Thompson sampling is a strategy for solving the multi-armed bandit problem: given several variants with unknown conversion rates, how do you allocate traffic so that you maximize total conversions while still learning which variant is best?

Instead of splitting traffic evenly (as an A/B test does) or always serving the current leader (which risks locking in a false winner), Thompson sampling serves each variant in proportion to the probability that it is the best one. As evidence accumulates, that probability shifts, and traffic follows.

How It Works

Thompson sampling is a Bayesian method. For each variant it maintains a probability distribution over the variant's true conversion rate, then repeats a simple loop for every visitor:

Sample — Draw one random conversion rate from each variant's current distribution.
Serve — Show the visitor the variant with the highest sampled value.
Observe — Record whether the visitor converted.
Update — Revise that variant's distribution using the new observation.

Early on, the distributions are wide and uncertain, so sampling produces a lot of variety — that is the exploration. As data accumulates the distributions sharpen, the best variant gets drawn most often, and traffic concentrates on it — that is the exploitation. The balance is automatic; there is no exploration rate to tune, unlike epsilon-greedy.

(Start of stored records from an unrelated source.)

## config.mk

```make
export PLATFORM = sky130hd
export DESIGN_NAME = sdrc_xfr_resp
export DESIGN_NICKNAME = d
export VERILOG_FILES = /design/src/rtl/sdrc_xfr_resp.sv
export SDC_FILE = /design/constraint.sdc
export NUM_CORES = 1
export LEC_CHECK = 0
export BUFFER_PORTS_ARGS = -buffer_cell sky130_fd_sc_hd__buf_4
export CORE_MARGIN = 2
export CORE_UTILIZATION = 40
export CTS_CLUSTER_SIZE = 25
export DETAILED_ROUTE_END_ITERATION = 7
export SYNTH_ARGS = -nofsm -noshare
export SYNTH_HDL_FRONTEND = slang
export SYNTH_SLANG_ARGS = --single-unit
```

## constraint.sdc

```tcl
create_clock -name clk -period 1.9 [get_ports clk]
set_input_delay 0.095 -clock clk [delete_from_list [all_inputs] [get_ports clk]]
set_output_delay 0.095 -clock clk [all_outputs]
set_load 0.02 [all_outputs]
```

Thompson Sampling vs. Other Allocation Strategies

	A/B Test	Epsilon-Greedy	Thompson Sampling
Traffic allocation	Fixed (even)	Mostly leader + random ε	Proportional to P(best)
Exploration	None (fixed)	Constant rate ε	Adaptive, decays naturally
Tuning required	Sample size	Choose ε	None
Handles uncertainty	No	Crudely	Explicitly (Bayesian)
Opportunity cost	High	Medium	Low

When to Use Thompson Sampling

You want to minimize the cost of testing — fewer visitors are sent to losing variants than in a fixed split.
You are running continuous optimization rather than a one-time experiment with a fixed endpoint.
You have three or more variants and don't want to manually manage exploration.
You value an approach with few knobs to tune — it works well out of the box.

Limitations

Less interpretable than a clean A/B test. Because allocation shifts over time, computing a single classical confidence interval at the end is not straightforward.
Sensitive to non-stationarity. If conversion rates drift (seasonality, a campaign ending), a naïve implementation can over-commit to a variant that was best in the past. Production systems add decay or windowing to stay adaptive.
Needs reasonable volume. With very little traffic the distributions stay wide and allocation stays noisy.

Thompson sampling is one of the workhorse algorithms behind autonomous optimization platforms, where the goal is to keep earning conversions while learning, rather than pausing to run discrete experiments.